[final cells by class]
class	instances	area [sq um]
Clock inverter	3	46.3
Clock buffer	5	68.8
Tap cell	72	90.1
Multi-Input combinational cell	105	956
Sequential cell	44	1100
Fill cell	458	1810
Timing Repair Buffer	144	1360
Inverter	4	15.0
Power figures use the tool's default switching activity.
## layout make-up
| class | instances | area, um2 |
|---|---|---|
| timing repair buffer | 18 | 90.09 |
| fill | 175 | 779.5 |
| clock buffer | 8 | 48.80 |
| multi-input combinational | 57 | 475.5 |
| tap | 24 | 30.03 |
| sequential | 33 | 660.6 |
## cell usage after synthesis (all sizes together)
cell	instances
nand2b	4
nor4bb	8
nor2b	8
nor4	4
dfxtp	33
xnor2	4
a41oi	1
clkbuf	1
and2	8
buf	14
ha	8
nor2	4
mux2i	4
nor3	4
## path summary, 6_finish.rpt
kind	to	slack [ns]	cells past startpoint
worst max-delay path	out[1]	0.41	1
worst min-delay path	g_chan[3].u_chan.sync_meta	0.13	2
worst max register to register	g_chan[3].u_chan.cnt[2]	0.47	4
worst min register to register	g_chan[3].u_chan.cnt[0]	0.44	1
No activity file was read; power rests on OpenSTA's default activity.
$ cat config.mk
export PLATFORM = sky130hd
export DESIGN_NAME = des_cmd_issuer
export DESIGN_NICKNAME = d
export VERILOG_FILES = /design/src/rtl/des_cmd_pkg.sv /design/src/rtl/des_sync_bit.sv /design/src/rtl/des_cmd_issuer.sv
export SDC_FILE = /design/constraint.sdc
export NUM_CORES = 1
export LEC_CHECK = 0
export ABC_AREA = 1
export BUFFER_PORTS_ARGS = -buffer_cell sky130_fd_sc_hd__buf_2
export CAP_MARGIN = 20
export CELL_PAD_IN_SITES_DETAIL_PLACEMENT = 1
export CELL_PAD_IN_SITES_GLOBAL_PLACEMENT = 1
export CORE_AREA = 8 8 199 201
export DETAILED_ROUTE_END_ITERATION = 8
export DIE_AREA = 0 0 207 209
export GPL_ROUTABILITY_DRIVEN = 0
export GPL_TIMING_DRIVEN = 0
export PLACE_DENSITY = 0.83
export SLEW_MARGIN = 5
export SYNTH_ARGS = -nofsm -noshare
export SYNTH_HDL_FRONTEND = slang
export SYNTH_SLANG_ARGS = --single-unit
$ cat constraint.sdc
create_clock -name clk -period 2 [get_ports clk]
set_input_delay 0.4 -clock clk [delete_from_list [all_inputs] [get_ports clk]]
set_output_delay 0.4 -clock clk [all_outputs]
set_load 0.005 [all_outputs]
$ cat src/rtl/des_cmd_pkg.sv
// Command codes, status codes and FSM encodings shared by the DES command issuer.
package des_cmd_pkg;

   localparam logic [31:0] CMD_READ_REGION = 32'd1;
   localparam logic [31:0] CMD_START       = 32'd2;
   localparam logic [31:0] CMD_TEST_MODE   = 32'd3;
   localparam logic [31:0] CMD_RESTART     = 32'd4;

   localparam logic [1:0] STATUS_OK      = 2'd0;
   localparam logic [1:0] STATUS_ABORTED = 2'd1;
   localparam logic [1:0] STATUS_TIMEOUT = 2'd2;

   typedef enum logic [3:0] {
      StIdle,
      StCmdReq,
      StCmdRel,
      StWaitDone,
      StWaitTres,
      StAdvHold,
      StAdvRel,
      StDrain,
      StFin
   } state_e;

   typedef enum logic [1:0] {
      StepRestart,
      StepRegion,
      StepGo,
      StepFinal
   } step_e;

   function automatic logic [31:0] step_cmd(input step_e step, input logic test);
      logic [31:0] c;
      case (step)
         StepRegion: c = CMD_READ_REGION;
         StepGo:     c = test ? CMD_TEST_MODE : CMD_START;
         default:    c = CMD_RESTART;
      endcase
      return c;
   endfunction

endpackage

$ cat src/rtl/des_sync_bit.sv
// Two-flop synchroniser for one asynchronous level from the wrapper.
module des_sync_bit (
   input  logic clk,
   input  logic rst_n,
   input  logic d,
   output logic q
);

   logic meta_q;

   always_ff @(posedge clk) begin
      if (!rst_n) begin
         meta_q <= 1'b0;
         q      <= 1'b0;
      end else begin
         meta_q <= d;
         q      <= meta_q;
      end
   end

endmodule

■ **Required work**: Among the lines above, find each one containing the string "path" and copy it.

■ **Your solution**:
## path summary, 6_finish.rpt
worst max-delay path	out[1]	0.41	1
worst min-delay path	g_chan[3].u_chan.sync_meta	0.13	2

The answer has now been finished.